_Work instructions:_ The answer is a stretch of the material below, returned exactly: the line containing "p_leak_nw 11.54 \", the line containing "drv_slew 0 \", and all lines between.

_Record extracts:_
##########

<file path="src/vram_pkg.sv">
package vram_pkg;

	// memory geometry
	localparam int VRAM_AW = 13;
	localparam int VRAM_DW = 8;
	localparam int VRAM_WORDS = 1 << VRAM_AW;

	// cpu a[15:13] for the 0x8000-0x9fff window
	localparam logic [2:0] VRAM_WINDOW = 3'b100;

	// floating bus level seen on a refused read
	localparam logic [VRAM_DW-1:0] OPEN_BUS = 8'hff;

	// ma[12:11] of both tile maps
	localparam logic [1:0] MAP_AREA = 2'b11;

	typedef enum logic [1:0] {
		OWN_NONE  = 2'd0,
		OWN_CPU   = 2'd1,
		OWN_DMA   = 2'd2,
		OWN_FETCH = 2'd3
	} owner_e;

	typedef enum logic [1:0] {
		FETCH_MAP     = 2'd0,
		FETCH_DATA_LO = 2'd1,
		FETCH_DATA_HI = 2'd2
	} fetch_kind_e;

endpackage

</file>
<file path="src/vram_arbiter.sv">
`timescale 1ns/1ns

module vram_arbiter (
	input  logic             clk,
	input  logic             arst_n,
	input  logic             draw_mode,
	input  logic             cpu_req,
	input  logic             cpu_we,
	input  logic [2:0]       cpu_addr_hi,
	input  logic             dma_req,
	input  logic [2:0]       dma_addr_hi,
	input  logic             fetch_req,
	output vram_pkg::owner_e grant,
	output logic             grant_we,
	output logic             cpu_refused,
	output logic             dma_refused,
	output logic             fetch_refused
);

	logic cpu_hit;
	logic dma_hit;

	assign cpu_hit = cpu_req && (cpu_addr_hi == vram_pkg::VRAM_WINDOW);
	assign dma_hit = dma_req && (dma_addr_hi == vram_pkg::VRAM_WINDOW); // source page in vram

	always_comb begin
		grant         = vram_pkg::OWN_NONE;
		cpu_refused   = 1'b0;
		dma_refused   = 1'b0;
		fetch_refused = 1'b0;

		if (draw_mode) begin
			if (fetch_req) begin
				grant = vram_pkg::OWN_FETCH;
			end
			cpu_refused = cpu_hit; // locked out even in idle fetch slots
			dma_refused = dma_hit;
		end else begin
			fetch_refused = fetch_req; // fetcher only runs in pixel transfer
			if (dma_hit) begin
				grant       = vram_pkg::OWN_DMA;
				cpu_refused = cpu_hit;
			end else if (cpu_hit) begin
				grant = vram_pkg::OWN_CPU;
			end
		end
	end

	assign grant_we = (grant == vram_pkg::OWN_CPU) && cpu_we;

	// a requester is either served or refused, never both
	a_grant_or_refuse: assert property (
		@(posedge clk) disable iff (!arst_n)
		!(cpu_refused && (grant == vram_pkg::OWN_CPU)) &&
		!(dma_refused && (grant == vram_pkg::OWN_DMA)) &&
		!(fetch_refused && (grant == vram_pkg::OWN_FETCH))
	);

	a_we_only_cpu: assert property (
		@(posedge clk) disable iff (!arst_n)
		grant_we |-> (grant == vram_pkg::OWN_CPU)
	);

	// ppu owns the bus for the whole draw mode
	a_draw_fetch_only: assert property (
		@(posedge clk) disable iff (!arst_n)
		draw_mode |-> (grant inside {vram_pkg::OWN_NONE, vram_pkg::OWN_FETCH})
	);

endmodule

</file>
### src/vram_pkg.sv
package vram_pkg;

	// memory geometry
	localparam int VRAM_AW = 13;
	localparam int VRAM_DW = 8;
	localparam int VRAM_WORDS = 1 << VRAM_AW;

	// cpu a[15:13] for the 0x8000-0x9fff window
	localparam logic [2:0] VRAM_WINDOW = 3'b100;

	// floating bus level seen on a refused read
	localparam logic [VRAM_DW-1:0] OPEN_BUS = 8'hff;

	// ma[12:11] of both tile maps
	localparam logic [1:0] MAP_AREA = 2'b11;

	typedef enum logic [1:0] {
		OWN_NONE  = 2'd0,
		OWN_CPU   = 2'd1,
		OWN_DMA   = 2'd2,
		OWN_FETCH = 2'd3
	} owner_e;

	typedef enum logic [1:0] {
		FETCH_MAP     = 2'd0,
		FETCH_DATA_LO = 2'd1,
		FETCH_DATA_HI = 2'd2
	} fetch_kind_e;

endpackage

### src/tile_fetch_addr.sv
`timescale 1ns/1ns

module tile_fetch_addr (
	input  vram_pkg::fetch_kind_e          fetch_kind,
	input  logic                           map_sel,
	input  logic                           tile_sel,
	input  logic [4:0]                     tile_row,
	input  logic [4:0]                     tile_col,
	input  logic [7:0]                     tile_index,
	input  logic [2:0]                     fine_y,
	output logic [vram_pkg::VRAM_AW-1:0]   fetch_addr
);

	logic [vram_pkg::VRAM_AW-1:0] map_addr;
	logic [vram_pkg::VRAM_AW-1:0] data_addr;
	logic                         data_hi;
	logic                         plane;

	// 0x9800 or 0x9c00 map, 32x32 entries
	assign map_addr = {vram_pkg::MAP_AREA, map_sel, tile_row, tile_col};

	// bit 12 low selects the 0x8000 block
	// unsigned mode always lands there, signed mode only for index >= 0x80
	assign data_hi = ~(tile_sel | tile_index[7]);

	always_comb begin
		case (fetch_kind)
			vram_pkg::FETCH_DATA_HI: plane = 1'b1;
			default:                 plane = 1'b0; // low bitplane
		endcase
	end

	// 16 bytes per tile, two per row
	assign data_addr = {data_hi, tile_index, fine_y, plane};

	always_comb begin
		case (fetch_kind)
			vram_pkg::FETCH_MAP: begin
				fetch_addr = map_addr;
			end
			default: begin
				fetch_addr = data_addr;
			end
		endcase
	end

endmodule
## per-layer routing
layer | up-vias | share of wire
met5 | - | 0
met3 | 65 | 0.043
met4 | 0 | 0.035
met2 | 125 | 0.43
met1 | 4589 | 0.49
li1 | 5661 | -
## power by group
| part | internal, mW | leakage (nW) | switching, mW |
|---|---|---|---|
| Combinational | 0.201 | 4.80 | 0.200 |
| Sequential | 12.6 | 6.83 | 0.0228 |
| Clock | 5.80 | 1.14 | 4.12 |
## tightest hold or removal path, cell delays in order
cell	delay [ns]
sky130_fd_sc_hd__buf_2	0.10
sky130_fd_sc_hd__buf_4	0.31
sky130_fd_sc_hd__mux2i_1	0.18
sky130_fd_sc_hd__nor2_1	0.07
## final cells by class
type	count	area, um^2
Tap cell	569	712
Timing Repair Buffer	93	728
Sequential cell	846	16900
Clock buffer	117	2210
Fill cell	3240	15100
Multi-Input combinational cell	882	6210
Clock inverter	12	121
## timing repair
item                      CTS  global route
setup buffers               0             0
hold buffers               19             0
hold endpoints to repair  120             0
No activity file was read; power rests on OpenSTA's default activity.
===== config.mk =====
export PLATFORM = sky130hd
export DESIGN_NAME = real_product
export DESIGN_NICKNAME = d
export VERILOG_FILES = /design/src/hdl/couple_pkg.sv /design/src/hdl/real_product.sv
export SDC_FILE = /design/constraint.sdc
export NUM_CORES = 2
export LEC_CHECK = 0
export ABC_CLOCK_PERIOD_IN_PS = 7800
export BUFFER_PORTS_ARGS = -buffer_cell sky130_fd_sc_hd__buf_2
export CORE_UTILIZATION = 50
export CTS_CLUSTER_SIZE = 12
export DETAILED_ROUTE_END_ITERATION = 16
export GPL_TIMING_DRIVEN = 0
export PLACE_DENSITY = 0.66
export SLEW_MARGIN = 20
export SYNTH_ARGS = -nofsm -noshare
export SYNTH_HDL_FRONTEND = slang
export SYNTH_SLANG_ARGS = --single-unit

===== constraint.sdc =====
create_clock -name clk -period 7.8 [get_ports clk]
set_input_delay 0 -clock clk [delete_from_list [all_inputs] [get_ports clk]]
set_output_delay 0 -clock clk [all_outputs]
set_load 0.1 [all_outputs]
File: config.mk
export PLATFORM = sky130hd
export DESIGN_NAME = coupling_table
export DESIGN_NICKNAME = d
export VERILOG_FILES = /design/src/hdl/couple_pkg.sv /design/src/hdl/coupling_table.sv
export SDC_FILE = /design/constraint.sdc
export NUM_CORES = 1
export LEC_CHECK = 0
export ABC_CLOCK_PERIOD_IN_PS = 3000
export BUFFER_PORTS_ARGS = -buffer_cell sky130_fd_sc_hd__buf_2
export CAP_MARGIN = 20
export CORE_ASPECT_RATIO = 1.4
export CORE_MARGIN = 2
export CORE_UTILIZATION = 55
export CTS_CLUSTER_DIAMETER = 60
export DETAILED_ROUTE_END_ITERATION = 10
export MAX_ROUTING_LAYER = met4
export PLACE_DENSITY = 0.82
export SYNTH_ARGS = -nofsm -noshare
export SYNTH_HDL_FRONTEND = slang
export SYNTH_SLANG_ARGS = --single-unit
File: constraint.sdc
create_clock -name clk -period 3 [get_ports clk]
set_input_delay 0.15 -clock clk [delete_from_list [all_inputs] [get_ports clk]]
set_output_delay 0.15 -clock clk [all_outputs]
set_load 0.03 [all_outputs]
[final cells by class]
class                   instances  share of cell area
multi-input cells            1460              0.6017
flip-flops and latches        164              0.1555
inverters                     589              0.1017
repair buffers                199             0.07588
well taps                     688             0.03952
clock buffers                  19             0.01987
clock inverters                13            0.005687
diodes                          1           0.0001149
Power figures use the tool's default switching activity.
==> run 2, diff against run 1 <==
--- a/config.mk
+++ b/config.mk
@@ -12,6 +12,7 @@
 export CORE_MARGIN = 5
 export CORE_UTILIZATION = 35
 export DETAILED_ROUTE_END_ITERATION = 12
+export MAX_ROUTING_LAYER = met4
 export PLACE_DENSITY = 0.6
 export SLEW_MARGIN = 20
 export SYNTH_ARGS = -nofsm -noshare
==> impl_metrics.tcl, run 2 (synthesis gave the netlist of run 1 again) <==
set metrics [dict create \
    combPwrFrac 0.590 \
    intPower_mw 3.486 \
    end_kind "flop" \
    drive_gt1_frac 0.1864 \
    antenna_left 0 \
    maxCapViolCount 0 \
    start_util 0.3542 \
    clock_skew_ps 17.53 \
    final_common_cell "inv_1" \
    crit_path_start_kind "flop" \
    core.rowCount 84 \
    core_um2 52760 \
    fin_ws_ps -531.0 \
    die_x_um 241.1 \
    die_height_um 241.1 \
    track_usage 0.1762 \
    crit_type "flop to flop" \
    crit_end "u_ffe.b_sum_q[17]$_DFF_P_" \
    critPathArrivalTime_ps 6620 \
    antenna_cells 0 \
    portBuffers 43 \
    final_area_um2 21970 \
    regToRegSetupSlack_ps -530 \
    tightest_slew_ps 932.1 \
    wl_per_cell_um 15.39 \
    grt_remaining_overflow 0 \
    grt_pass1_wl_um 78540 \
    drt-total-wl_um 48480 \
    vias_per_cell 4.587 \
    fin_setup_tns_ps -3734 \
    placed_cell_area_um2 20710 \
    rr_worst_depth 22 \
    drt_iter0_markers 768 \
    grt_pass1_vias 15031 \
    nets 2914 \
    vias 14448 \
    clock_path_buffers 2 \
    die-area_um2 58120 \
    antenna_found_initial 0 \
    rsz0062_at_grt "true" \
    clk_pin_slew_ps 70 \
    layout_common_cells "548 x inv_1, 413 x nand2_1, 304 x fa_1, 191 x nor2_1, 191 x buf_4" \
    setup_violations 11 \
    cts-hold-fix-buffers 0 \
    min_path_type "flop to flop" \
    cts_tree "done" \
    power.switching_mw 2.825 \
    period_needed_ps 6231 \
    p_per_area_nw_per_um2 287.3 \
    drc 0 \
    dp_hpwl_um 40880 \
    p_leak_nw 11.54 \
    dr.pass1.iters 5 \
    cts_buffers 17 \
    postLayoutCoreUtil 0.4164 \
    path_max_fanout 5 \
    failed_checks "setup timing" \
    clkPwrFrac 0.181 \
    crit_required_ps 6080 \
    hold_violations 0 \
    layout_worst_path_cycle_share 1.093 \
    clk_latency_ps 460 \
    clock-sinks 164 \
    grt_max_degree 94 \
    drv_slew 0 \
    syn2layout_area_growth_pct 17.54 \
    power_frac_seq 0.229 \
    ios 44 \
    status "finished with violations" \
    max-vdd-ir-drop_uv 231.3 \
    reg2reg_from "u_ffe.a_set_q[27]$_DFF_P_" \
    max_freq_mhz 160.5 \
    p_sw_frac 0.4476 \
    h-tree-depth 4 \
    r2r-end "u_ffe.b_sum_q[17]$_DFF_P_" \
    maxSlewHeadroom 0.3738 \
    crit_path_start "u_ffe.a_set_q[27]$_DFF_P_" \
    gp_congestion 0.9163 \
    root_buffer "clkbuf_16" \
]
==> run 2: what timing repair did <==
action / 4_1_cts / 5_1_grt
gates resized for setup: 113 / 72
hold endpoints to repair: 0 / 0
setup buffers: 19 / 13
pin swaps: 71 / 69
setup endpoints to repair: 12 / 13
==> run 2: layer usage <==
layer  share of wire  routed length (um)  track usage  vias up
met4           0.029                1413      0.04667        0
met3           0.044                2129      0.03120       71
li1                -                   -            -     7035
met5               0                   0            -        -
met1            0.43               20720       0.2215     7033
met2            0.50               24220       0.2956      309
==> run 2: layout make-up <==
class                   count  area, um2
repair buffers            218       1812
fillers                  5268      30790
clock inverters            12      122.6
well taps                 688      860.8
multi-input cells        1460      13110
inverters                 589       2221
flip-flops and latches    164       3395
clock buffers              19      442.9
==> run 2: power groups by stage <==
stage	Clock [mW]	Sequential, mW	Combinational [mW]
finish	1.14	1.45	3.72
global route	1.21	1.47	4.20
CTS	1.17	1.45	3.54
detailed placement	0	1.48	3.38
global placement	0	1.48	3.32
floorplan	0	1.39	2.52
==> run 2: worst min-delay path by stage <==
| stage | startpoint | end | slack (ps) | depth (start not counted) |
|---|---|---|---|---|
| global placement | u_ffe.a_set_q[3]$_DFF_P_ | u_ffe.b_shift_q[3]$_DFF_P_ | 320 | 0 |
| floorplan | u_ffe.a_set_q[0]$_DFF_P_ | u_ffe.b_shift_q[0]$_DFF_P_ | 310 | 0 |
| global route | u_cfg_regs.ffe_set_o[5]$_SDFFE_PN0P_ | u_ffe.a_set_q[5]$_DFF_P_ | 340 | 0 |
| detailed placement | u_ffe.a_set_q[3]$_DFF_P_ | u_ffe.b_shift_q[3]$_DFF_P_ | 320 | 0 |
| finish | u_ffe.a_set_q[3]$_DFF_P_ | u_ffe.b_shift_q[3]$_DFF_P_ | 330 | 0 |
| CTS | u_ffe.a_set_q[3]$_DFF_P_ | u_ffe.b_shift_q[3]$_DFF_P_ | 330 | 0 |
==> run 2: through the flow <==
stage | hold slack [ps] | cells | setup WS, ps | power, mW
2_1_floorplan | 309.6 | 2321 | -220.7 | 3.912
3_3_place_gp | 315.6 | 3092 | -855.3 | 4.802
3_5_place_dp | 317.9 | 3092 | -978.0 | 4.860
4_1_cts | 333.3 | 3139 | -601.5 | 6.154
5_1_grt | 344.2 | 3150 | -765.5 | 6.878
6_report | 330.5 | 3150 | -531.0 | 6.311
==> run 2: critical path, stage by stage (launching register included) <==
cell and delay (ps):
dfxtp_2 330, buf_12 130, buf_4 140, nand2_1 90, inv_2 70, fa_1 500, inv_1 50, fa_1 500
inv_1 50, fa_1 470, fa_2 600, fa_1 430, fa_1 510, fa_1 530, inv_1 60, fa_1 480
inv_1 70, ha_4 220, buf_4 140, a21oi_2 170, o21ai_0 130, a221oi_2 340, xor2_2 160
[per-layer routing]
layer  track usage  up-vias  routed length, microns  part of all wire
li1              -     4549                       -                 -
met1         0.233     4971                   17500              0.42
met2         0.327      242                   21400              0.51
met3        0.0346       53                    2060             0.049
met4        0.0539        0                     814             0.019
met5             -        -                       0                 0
<file path="src/fetchPkg.sv">
`default_nettype none

package fetchPkg;

	// widths that carry a meaning
	typedef logic [19:0] pcAddr;		// byte address of an instruction
	typedef logic [16:0] granAddr;		// 8-byte granule, pc bits 19:3
	typedef logic [127:0] lineData;		// two granules, eight words
	typedef logic [15:0] instrWord;		// one 16-bit instruction
	typedef logic [2:0] wordIdx;		// word position inside a line
	typedef logic [1:0] memOk;			// response status from the tile port
	typedef logic [4:0] memOpm;			// request code to the tile port

	// response status codes
	localparam memOk MemOkReady = 2'h0;	// port idle
	localparam memOk MemOkOk = 2'h1;	// line valid this cycle
	localparam memOk MemOkHold = 2'h2;	// busy, keep waiting

	// request codes
	localparam memOpm OpmReady = 5'h00;	// no request
	localparam memOpm OpmRdTile = 5'h0F;	// read one 16-byte line

	// fetch address handling
	localparam pcAddr ResetPc = '0;		// first fetch after reset
	localparam pcAddr PcStep = 20'd2;	// one instruction word
	localparam int GranLsb = 3;			// granule offset bits in a pc

	// fetch queue geometry
	localparam int QueueDepth = 4;
	localparam int QueuePtrW = 2;		// log2 of QueueDepth

	typedef logic [QueuePtrW-1:0] queuePtr;
	typedef logic [QueuePtrW:0] queueCount;	// one extra bit to tell full from empty

	// line request toward the tile memory
	typedef struct packed
	{
		pcAddr addr;	// granule followed by three zero bits
		memOpm opm;
	} memReq;

	// line response from the tile memory
	typedef struct packed
	{
		lineData data;	// word k in bits 16k+15:16k
		memOk ok;
	} memResp;

	// one fetched instruction with its address, 36 bits
	typedef struct packed
	{
		pcAddr pc;
		instrWord word;
	} fetchEntry;

endpackage

`default_nettype wire

</file>
<file path="src/fetchQueue.sv">
`default_nettype none

module fetchQueue
(
	input wire logic clock,
	input wire logic arstN,
	input wire logic flush,					// empties the queue at the next edge
	input wire logic push,
	input wire fetchPkg::fetchEntry pushEntry,
	input wire logic take,					// pop strobe
	output logic full,
	output logic outValid,
	output fetchPkg::fetchEntry outEntry
);

	fetchPkg::fetchEntry slots [fetchPkg::QueueDepth];	// entry storage
	fetchPkg::queuePtr rdPtr;	// head slot
	fetchPkg::queuePtr wrPtr;	// next free slot
	fetchPkg::queueCount count;	// entries held

	logic doPush;
	logic doTake;

	// status and head are read straight from the registers
	always_comb
	begin
		full = (count == fetchPkg::queueCount'(fetchPkg::QueueDepth));
		outValid = (count != '0);
		outEntry = slots[rdPtr];
	end

	// a flush drops any push or take of the same cycle
	always_comb
	begin
		doPush = push && !full && !flush;
		doTake = take && outValid && !flush;
	end

	always_ff @(posedge clock or negedge arstN)
	begin
		if (!arstN)
		begin
			rdPtr <= '0;
			wrPtr <= '0;
			count <= '0;
		end
		else if (flush)
		begin
			rdPtr <= '0;
			wrPtr <= '0;
			count <= '0;
		end
		else
		begin
			// pointers wrap naturally, depth is a power of two
			if (doPush)
			begin
				wrPtr <= fetchPkg::queuePtr'(wrPtr + 1'b1);
			end
			if (doTake)
			begin
				rdPtr <= fetchPkg::queuePtr'(rdPtr + 1'b1);
			end

			case ({doPush, doTake})
				2'b10: count <= fetchPkg::queueCount'(count + 1'b1);
				2'b01: count <= fetchPkg::queueCount'(count - 1'b1);
				default: count <= count;	// idle, or push and take together
			endcase
		end
	end

	always_ff @(posedge clock)
	begin
		if (doPush)
		begin
			slots[wrPtr] <= pushEntry;
		end
	end

endmodule

`default_nettype wire

</file>
<file path="src/fetchTop.sv">
`default_nettype none

module fetchTop
(
	input wire logic clock,
	input wire logic arstN,
	input wire logic redirect,				// one-cycle strobe
	input wire fetchPkg::pcAddr redirectPc,
	input wire logic take,					// pop the queue head
	output fetchPkg::memReq req,			// line request to tile memory
	input wire fetchPkg::memResp resp,		// line response
	output logic outValid,
	output fetchPkg::fetchEntry outEntry
);

	fetchPkg::pcAddr fetchPc;		// current fetch address
	fetchPkg::instrWord word;		// word at fetchPc when wordOk
	logic wordOk;
	logic full;
	logic push;
	logic flush;
	fetchPkg::fetchEntry pushEntry;

	// accept only when the word is there, the queue has room and no redirect
	always_comb
	begin
		push = wordOk && !full && !redirect;
		flush = redirect;
		pushEntry.pc = fetchPc;
		pushEntry.word = word;
	end

	pcSequencer pcSequencer_inst
	(
		.clock(clock),
		.arstN(arstN),
		.redirect(redirect),
		.redirectPc(redirectPc),
		.wordOk(wordOk),
		.full(full),
		.fetchPc(fetchPc)
	);

	icTile icTile_inst
	(
		.clock(clock),
		.arstN(arstN),
		.fetchPc(fetchPc),
		.word(word),
		.wordOk(wordOk),
		.req(req),
		.resp(resp)
	);

	fetchQueue fetchQueue_inst
	(
		.clock(clock),
		.arstN(arstN),
		.flush(flush),
		.push(push),
		.pushEntry(pushEntry),
		.take(take),
		.full(full),
		.outValid(outValid),
		.outEntry(outEntry)
	);

endmodule

`default_nettype wire

</file>
<file path="src/icTile.sv">
`default_nettype none

module icTile
(
	input wire logic clock,
	input wire logic arstN,
	input wire fetchPkg::pcAddr fetchPc,
	output fetchPkg::instrWord word,
	output logic wordOk,
	output fetchPkg::memReq req,
	input wire fetchPkg::memResp resp
);

	// cached line
	fetchPkg::lineData lineBuf;		// payload, valid only with lineReady
	fetchPkg::granAddr lineGran;	// granule of the low half
	logic lineReady;

	// outstanding line request
	fetchPkg::memReq reqReg;

	// lookup terms
	fetchPkg::granAddr pcGran;		// granule the pc falls in
	fetchPkg::granAddr nextGran;	// granule of the high half
	logic inLow;
	logic inHigh;
	logic hit;
	fetchPkg::wordIdx wordSel;

	// request tracking
	logic reqBusy;
	logic lineArrives;
	logic startReq;

	always_comb
	begin
		pcGran = fetchPc[$bits(fetchPkg::pcAddr)-1:fetchPkg::GranLsb];
		nextGran = fetchPkg::granAddr'(lineGran + 1'b1);
		inLow = (pcGran == lineGran);
		inHigh = (pcGran == nextGran);
		hit = lineReady && (inLow || inHigh);

		// high half of the line when the pc is not in the low granule
		wordSel = {!inLow, fetchPc[2:1]};
	end

	// word select is purely combinational
	always_comb
	begin
		word = lineBuf[wordSel * $bits(fetchPkg::instrWord) +: $bits(fetchPkg::instrWord)];
		wordOk = hit;
	end

	always_comb
	begin
		reqBusy = (reqReg.opm == fetchPkg::OpmRdTile);
		lineArrives = reqBusy && (resp.ok == fetchPkg::MemOkOk);

		// a miss in either half reloads starting at the pc's own granule,
		// so the line then covers this granule and the one after it
		startReq = !reqBusy && !hit;
	end

	// request and ready bit
	always_ff @(posedge clock or negedge arstN)
	begin
		if (!arstN)
		begin
			lineReady <= 1'b0;
			reqReg.addr <= '0;
			reqReg.opm <= fetchPkg::OpmReady;
		end
		else if (lineArrives)
		begin
			lineReady <= 1'b1;	// hit available next cycle
			reqReg.opm <= fetchPkg::OpmReady;
		end
		else if (startReq)
		begin
			lineReady <= 1'b0;
			reqReg.addr <= {pcGran, 3'b000};
			reqReg.opm <= fetchPkg::OpmRdTile;
		end
	end

	// line payload and its granule
	always_ff @(posedge clock)
	begin
		if (lineArrives)
		begin
			lineBuf <= resp.data;
			// granule from the held request, the pc may have moved meanwhile
			lineGran <= reqReg.addr[$bits(fetchPkg::pcAddr)-1:fetchPkg::GranLsb];
		end
	end

	assign req = reqReg;	// address held stable until the ok pulse

endmodule

`default_nettype wire

</file>
<file path="src/pcSequencer.sv">
`default_nettype none

module pcSequencer
(
	input wire logic clock,
	input wire logic arstN,
	input wire logic redirect,				// one-cycle strobe
	input wire fetchPkg::pcAddr redirectPc,
	input wire logic wordOk,				// tile has the word at fetchPc
	input wire logic full,					// queue cannot take another entry
	output fetchPkg::pcAddr fetchPc
);

	logic accept;				// word goes into the queue this cycle
	fetchPkg::pcAddr stepPc;	// address of the following word
	fetchPkg::pcAddr nextPc;

	// the tile answers combinationally, so an accept is
	// decided in the same cycle the pc is presented
	always_comb
	begin
		accept = wordOk && !full;
		stepPc = fetchPc + fetchPkg::PcStep;
	end

	always_comb
	begin
		nextPc = fetchPc;	// hold on miss or back-pressure
		if (redirect)
		begin
			nextPc = redirectPc;	// redirect wins over a pending accept
		end
		else if (accept)
		begin
			nextPc = stepPc;
		end
	end

	always_ff @(posedge clock or negedge arstN)
	begin
		if (!arstN)
		begin
			fetchPc <= fetchPkg::ResetPc;
		end
		else
		begin
			fetchPc <= nextPc;
		end
	end

endmodule

`default_nettype wire

</file>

##########

_Written response:_
    p_leak_nw 11.54 \
    dr.pass1.iters 5 \
    cts_buffers 17 \
    postLayoutCoreUtil 0.4164 \
    path_max_fanout 5 \
    failed_checks "setup timing" \
    clkPwrFrac 0.181 \
    crit_required_ps 6080 \
    hold_violations 0 \
    layout_worst_path_cycle_share 1.093 \
    clk_latency_ps 460 \
    clock-sinks 164 \
    grt_max_degree 94 \
    drv_slew 0 \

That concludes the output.